Brief:
Transcribe the data below verbatim from the line with "Initial DRC count" to the line with "Setup slack, reg-to-reg". Include both of those lines.

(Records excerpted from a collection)
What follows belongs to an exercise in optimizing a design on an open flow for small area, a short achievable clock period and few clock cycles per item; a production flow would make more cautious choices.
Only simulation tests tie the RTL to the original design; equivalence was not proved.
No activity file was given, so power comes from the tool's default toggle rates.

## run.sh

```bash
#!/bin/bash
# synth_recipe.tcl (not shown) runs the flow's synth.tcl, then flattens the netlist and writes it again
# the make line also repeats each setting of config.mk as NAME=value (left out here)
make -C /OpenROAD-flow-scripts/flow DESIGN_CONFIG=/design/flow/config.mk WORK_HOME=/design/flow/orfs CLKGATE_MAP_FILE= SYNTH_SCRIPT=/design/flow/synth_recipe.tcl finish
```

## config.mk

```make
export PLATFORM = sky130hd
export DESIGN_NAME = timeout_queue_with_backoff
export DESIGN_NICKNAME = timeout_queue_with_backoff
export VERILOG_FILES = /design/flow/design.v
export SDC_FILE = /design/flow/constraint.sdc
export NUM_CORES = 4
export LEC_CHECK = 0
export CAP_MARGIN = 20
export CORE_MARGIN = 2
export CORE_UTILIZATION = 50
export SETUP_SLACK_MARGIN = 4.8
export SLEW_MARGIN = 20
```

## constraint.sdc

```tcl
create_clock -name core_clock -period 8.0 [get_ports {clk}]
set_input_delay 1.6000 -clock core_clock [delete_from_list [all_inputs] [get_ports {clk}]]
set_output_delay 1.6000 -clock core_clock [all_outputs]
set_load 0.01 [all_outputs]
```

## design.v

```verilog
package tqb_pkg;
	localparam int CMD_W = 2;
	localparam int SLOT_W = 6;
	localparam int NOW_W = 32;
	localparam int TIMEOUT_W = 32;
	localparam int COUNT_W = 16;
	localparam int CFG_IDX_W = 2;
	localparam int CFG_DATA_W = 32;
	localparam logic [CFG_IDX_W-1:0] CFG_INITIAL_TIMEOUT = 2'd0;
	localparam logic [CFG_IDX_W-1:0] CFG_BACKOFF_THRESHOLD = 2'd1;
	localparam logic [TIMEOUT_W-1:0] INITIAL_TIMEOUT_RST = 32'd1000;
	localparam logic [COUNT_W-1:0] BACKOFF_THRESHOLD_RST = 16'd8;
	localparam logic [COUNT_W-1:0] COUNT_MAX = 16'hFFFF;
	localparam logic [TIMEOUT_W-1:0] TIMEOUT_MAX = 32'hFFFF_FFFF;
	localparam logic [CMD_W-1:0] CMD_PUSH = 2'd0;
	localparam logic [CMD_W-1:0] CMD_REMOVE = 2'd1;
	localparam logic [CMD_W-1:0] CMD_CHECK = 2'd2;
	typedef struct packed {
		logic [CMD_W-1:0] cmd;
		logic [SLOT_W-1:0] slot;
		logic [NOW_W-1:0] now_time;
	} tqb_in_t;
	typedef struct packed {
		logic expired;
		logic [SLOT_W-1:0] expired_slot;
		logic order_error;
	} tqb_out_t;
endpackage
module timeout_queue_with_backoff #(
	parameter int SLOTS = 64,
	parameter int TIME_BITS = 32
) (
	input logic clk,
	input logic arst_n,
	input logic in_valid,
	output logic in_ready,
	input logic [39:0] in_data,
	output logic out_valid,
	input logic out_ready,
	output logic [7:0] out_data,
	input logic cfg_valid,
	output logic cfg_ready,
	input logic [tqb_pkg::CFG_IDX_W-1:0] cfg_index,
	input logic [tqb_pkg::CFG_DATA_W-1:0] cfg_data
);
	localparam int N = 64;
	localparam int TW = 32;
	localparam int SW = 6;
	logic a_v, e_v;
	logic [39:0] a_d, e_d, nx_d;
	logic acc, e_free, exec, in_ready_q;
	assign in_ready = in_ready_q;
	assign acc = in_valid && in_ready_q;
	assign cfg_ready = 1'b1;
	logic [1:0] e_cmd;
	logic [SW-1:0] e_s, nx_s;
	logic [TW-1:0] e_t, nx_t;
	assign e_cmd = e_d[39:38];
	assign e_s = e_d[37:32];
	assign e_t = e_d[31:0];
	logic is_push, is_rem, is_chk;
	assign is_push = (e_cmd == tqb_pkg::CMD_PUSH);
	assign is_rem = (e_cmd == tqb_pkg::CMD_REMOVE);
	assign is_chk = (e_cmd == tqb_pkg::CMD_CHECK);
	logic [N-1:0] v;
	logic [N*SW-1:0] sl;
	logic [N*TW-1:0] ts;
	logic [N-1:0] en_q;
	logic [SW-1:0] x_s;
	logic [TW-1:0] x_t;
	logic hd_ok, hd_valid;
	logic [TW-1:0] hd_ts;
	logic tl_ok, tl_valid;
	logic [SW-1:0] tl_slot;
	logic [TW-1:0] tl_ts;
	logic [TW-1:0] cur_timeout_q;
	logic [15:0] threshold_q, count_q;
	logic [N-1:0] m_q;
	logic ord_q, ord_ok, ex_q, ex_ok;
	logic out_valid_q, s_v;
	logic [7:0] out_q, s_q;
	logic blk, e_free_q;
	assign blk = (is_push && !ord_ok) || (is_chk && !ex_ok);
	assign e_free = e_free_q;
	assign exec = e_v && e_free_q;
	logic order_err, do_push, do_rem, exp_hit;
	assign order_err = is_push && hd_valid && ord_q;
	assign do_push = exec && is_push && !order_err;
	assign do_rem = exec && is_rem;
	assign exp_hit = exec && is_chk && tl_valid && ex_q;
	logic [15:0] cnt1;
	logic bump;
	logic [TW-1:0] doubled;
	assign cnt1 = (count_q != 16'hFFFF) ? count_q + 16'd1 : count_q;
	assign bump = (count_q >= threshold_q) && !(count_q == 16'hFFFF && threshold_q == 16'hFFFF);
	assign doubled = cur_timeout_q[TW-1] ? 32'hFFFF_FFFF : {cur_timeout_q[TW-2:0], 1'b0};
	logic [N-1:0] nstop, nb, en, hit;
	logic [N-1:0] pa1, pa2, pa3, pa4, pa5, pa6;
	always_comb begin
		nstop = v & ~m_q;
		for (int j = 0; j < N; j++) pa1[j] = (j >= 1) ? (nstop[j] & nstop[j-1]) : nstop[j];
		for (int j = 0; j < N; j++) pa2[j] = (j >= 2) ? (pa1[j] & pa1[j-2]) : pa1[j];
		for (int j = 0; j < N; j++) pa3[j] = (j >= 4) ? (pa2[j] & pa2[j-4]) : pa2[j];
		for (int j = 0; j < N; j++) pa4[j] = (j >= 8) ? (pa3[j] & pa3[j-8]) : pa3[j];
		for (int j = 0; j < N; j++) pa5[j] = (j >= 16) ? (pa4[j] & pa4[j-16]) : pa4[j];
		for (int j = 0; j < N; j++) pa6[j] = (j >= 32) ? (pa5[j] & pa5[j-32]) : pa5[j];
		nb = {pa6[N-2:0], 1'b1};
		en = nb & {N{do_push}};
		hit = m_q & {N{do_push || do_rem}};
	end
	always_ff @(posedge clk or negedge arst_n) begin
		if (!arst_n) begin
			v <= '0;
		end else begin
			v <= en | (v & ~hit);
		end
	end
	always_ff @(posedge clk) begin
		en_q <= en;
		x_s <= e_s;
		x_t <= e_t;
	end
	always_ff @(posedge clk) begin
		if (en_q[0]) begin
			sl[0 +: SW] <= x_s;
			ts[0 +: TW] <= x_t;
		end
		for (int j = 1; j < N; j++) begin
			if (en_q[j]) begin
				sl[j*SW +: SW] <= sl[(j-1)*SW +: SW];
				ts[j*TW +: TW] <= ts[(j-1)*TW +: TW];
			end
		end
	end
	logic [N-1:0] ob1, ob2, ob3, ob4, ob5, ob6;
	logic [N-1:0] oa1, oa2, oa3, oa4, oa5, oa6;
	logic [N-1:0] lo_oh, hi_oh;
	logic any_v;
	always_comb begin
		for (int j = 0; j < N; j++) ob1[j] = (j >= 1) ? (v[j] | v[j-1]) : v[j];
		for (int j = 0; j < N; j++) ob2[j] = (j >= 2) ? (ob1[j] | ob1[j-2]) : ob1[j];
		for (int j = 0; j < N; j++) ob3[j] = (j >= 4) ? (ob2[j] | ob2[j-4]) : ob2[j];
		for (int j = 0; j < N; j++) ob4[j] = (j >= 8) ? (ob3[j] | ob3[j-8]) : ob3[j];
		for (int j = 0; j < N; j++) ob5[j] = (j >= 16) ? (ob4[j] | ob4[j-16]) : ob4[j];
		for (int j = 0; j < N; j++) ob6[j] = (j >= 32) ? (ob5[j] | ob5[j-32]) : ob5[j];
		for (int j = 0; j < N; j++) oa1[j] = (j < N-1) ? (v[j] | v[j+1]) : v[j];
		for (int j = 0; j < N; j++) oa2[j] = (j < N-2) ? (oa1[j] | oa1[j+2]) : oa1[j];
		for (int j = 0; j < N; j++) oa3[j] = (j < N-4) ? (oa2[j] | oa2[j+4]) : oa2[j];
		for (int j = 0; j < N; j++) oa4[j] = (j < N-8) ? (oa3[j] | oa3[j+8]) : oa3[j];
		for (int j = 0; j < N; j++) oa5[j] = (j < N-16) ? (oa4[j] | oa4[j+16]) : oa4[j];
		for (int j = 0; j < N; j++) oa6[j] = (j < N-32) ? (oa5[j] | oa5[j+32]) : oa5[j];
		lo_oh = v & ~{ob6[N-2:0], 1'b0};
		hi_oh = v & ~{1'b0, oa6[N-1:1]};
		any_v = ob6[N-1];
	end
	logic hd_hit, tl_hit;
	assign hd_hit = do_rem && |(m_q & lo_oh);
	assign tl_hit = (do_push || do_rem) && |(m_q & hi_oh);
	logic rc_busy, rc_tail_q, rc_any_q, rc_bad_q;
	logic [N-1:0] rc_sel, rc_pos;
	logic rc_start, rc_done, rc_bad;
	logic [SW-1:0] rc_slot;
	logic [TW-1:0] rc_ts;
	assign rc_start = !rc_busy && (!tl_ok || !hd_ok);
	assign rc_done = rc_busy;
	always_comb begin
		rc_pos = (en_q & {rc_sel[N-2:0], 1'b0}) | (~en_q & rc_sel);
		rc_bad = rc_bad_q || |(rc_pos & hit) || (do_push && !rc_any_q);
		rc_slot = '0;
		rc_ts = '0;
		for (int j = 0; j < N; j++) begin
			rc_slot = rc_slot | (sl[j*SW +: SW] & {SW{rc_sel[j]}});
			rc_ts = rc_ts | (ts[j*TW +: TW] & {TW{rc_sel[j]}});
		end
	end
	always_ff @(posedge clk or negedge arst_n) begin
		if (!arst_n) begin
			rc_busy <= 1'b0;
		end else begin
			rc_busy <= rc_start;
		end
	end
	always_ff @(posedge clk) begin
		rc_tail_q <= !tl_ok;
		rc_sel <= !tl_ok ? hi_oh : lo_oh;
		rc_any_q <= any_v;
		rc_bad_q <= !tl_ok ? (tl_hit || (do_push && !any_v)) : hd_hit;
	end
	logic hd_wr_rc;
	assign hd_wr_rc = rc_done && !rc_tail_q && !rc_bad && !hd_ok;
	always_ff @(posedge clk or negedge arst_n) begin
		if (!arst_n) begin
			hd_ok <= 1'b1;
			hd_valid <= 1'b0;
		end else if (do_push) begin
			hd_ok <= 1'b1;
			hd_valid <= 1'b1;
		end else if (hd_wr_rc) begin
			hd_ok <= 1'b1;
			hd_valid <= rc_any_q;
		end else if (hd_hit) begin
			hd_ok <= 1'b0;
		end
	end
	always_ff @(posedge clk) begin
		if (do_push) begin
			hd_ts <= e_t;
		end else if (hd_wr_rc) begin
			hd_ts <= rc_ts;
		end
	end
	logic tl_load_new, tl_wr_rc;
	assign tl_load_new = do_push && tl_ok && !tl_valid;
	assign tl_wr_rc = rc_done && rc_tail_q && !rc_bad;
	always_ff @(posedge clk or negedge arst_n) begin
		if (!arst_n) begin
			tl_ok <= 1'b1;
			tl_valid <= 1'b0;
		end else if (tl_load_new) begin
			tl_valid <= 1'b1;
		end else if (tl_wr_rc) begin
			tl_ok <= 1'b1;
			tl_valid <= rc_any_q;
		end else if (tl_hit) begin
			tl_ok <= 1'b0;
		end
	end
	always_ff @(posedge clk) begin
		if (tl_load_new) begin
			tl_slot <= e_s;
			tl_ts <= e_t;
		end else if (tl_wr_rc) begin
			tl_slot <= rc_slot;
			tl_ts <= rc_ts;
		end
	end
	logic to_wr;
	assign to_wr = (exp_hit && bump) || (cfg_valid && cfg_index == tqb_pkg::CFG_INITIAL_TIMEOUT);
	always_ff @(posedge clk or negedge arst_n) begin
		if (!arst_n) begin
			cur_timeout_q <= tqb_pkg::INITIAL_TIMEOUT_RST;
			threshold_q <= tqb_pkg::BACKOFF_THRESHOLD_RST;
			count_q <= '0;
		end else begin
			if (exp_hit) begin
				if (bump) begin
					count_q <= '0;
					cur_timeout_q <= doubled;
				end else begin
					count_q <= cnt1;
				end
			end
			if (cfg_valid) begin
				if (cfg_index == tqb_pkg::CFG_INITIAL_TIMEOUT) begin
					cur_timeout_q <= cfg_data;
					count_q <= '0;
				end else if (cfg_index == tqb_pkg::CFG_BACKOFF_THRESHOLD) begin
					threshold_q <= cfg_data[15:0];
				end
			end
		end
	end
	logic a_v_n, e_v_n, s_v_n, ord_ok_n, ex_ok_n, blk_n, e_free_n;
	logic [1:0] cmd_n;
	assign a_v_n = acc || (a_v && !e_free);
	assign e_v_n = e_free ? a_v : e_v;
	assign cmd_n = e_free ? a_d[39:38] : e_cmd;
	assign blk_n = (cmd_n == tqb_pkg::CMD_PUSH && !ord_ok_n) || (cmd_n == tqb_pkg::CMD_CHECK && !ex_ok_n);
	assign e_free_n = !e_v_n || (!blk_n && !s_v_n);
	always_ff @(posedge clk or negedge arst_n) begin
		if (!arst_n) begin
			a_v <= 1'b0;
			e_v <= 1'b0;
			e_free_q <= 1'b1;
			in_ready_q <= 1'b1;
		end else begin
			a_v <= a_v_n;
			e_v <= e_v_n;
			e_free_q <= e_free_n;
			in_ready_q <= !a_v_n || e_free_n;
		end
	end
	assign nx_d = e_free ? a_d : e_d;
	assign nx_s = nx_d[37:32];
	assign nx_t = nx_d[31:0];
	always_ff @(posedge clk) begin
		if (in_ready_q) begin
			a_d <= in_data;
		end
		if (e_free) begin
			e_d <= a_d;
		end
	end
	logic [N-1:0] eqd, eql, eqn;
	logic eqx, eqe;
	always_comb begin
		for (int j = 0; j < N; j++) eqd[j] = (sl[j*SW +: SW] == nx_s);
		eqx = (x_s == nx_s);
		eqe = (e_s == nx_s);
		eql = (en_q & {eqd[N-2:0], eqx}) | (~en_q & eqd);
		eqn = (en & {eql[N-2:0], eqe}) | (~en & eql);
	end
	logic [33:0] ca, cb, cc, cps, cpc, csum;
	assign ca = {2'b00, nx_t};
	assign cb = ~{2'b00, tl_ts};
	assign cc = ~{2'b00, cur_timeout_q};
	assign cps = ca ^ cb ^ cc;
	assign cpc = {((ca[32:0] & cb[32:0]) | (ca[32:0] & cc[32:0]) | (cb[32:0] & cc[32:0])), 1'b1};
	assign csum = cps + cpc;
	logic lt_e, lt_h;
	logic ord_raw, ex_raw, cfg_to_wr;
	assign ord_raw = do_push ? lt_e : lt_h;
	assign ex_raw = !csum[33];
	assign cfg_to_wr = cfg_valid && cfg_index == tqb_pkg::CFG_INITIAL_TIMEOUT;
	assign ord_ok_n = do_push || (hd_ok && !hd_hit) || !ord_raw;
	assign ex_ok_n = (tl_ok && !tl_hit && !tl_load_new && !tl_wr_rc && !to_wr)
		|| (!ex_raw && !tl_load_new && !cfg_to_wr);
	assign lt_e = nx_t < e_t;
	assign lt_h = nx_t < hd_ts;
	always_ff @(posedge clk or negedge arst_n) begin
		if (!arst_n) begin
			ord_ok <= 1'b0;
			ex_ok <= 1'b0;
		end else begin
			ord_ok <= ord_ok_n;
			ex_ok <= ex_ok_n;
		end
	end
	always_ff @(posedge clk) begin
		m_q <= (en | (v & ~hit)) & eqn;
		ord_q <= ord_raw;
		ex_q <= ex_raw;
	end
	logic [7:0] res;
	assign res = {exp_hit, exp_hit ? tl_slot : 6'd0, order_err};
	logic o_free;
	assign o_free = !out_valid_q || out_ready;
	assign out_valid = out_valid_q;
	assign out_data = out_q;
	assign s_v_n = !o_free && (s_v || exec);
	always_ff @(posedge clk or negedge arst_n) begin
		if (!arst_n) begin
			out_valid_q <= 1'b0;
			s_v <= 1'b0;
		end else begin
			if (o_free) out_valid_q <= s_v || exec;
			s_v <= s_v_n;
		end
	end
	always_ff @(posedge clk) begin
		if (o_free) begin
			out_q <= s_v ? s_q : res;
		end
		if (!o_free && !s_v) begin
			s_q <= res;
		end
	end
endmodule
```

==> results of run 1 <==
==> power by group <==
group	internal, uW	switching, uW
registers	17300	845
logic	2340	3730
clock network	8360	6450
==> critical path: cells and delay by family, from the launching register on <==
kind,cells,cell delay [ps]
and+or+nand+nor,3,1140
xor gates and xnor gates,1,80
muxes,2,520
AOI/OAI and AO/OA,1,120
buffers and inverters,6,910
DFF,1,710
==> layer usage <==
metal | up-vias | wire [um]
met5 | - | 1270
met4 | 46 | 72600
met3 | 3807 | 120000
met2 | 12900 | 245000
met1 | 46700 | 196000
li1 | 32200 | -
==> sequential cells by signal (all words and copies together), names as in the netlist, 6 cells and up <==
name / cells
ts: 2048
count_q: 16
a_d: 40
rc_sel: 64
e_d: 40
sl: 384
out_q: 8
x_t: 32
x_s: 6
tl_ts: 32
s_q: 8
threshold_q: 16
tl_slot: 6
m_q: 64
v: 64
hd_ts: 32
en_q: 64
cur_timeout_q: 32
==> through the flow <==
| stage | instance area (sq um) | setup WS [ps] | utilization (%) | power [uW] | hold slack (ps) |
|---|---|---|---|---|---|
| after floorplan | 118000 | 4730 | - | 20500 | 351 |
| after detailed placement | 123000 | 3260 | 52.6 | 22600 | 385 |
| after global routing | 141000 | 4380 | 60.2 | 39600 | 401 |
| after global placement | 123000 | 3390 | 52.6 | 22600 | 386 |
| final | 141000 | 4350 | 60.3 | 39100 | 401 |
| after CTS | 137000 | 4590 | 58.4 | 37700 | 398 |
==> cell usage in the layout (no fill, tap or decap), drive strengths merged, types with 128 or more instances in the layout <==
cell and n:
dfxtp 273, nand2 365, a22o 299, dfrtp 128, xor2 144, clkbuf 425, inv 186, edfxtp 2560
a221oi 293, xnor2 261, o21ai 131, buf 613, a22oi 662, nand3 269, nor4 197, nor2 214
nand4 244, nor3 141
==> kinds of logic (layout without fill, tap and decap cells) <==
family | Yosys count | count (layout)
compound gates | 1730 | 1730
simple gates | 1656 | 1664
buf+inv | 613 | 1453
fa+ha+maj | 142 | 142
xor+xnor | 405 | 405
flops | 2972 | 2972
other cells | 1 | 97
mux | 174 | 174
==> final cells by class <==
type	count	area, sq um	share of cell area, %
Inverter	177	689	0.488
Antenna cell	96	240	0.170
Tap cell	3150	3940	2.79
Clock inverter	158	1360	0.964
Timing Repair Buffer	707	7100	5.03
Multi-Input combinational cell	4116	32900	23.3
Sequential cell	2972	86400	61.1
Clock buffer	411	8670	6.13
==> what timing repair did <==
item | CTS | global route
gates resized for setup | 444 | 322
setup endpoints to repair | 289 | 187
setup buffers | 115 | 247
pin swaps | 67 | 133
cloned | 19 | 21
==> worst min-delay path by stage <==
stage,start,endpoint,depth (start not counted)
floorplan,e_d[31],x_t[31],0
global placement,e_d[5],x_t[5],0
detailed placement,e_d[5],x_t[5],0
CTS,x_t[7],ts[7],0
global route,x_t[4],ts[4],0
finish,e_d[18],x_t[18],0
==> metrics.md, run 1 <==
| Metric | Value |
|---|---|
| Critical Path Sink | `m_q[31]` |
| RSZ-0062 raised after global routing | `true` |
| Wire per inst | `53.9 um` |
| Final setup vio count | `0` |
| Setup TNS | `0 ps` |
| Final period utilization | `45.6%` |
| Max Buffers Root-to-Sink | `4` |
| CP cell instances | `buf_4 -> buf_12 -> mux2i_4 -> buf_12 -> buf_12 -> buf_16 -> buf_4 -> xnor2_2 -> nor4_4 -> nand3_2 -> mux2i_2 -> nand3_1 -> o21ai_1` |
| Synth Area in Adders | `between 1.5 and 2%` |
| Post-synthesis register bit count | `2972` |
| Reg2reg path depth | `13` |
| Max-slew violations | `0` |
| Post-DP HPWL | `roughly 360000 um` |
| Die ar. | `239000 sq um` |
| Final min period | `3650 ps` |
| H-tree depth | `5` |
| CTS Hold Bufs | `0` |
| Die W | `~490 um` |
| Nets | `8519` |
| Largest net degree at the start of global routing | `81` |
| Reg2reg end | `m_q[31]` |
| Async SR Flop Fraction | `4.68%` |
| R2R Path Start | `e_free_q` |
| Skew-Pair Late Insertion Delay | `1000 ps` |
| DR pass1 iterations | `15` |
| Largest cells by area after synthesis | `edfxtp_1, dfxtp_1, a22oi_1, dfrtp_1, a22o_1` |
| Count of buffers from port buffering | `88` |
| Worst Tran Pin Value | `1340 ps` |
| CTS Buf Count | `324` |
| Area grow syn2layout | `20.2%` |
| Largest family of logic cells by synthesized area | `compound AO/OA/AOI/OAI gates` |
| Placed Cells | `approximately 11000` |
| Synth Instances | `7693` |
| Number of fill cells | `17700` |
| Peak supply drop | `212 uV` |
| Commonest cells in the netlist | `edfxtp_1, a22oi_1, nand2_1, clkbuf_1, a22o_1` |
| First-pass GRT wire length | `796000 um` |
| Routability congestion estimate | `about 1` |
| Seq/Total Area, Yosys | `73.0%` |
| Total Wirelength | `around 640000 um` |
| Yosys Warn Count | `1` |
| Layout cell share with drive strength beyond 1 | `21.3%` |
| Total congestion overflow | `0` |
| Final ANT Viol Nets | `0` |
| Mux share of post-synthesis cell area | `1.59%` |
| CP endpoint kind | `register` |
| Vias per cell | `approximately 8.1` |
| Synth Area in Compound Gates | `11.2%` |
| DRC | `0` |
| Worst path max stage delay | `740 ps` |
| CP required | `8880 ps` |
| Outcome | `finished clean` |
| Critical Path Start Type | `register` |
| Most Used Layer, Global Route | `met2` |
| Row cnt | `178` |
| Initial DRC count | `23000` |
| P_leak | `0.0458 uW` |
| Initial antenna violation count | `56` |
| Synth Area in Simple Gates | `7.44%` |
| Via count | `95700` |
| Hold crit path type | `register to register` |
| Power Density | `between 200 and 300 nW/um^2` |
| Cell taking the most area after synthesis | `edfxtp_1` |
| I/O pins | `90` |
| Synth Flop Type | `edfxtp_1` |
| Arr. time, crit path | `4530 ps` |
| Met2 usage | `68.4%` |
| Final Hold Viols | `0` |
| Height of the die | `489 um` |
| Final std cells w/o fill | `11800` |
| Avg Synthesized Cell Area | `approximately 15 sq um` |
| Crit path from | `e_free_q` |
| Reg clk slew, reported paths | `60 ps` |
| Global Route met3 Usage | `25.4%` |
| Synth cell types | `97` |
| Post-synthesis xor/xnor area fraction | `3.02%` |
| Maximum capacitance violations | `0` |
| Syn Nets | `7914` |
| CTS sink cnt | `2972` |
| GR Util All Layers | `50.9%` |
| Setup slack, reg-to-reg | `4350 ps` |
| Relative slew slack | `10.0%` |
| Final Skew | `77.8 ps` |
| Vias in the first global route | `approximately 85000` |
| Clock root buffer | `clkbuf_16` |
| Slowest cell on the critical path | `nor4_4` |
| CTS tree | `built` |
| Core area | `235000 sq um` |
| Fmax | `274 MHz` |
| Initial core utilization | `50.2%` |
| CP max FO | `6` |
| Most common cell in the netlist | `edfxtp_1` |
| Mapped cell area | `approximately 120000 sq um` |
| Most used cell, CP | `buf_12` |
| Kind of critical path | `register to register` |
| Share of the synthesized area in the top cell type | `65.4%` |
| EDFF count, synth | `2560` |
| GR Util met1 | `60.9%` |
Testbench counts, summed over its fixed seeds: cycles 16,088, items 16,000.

Exercise answer:
| Initial DRC count | `23000` |
| P_leak | `0.0458 uW` |
| Initial antenna violation count | `56` |
| Synth Area in Simple Gates | `7.44%` |
| Via count | `95700` |
| Hold crit path type | `register to register` |
| Power Density | `between 200 and 300 nW/um^2` |
| Cell taking the most area after synthesis | `edfxtp_1` |
| I/O pins | `90` |
| Synth Flop Type | `edfxtp_1` |
| Arr. time, crit path | `4530 ps` |
| Met2 usage | `68.4%` |
| Final Hold Viols | `0` |
| Height of the die | `489 um` |
| Final std cells w/o fill | `11800` |
| Avg Synthesized Cell Area | `approximately 15 sq um` |
| Crit path from | `e_free_q` |
| Reg clk slew, reported paths | `60 ps` |
| Global Route met3 Usage | `25.4%` |
| Synth cell types | `97` |
| Post-synthesis xor/xnor area fraction | `3.02%` |
| Maximum capacitance violations | `0` |
| Syn Nets | `7914` |
| CTS sink cnt | `2972` |
| GR Util All Layers | `50.9%` |
| Setup slack, reg-to-reg | `4350 ps` |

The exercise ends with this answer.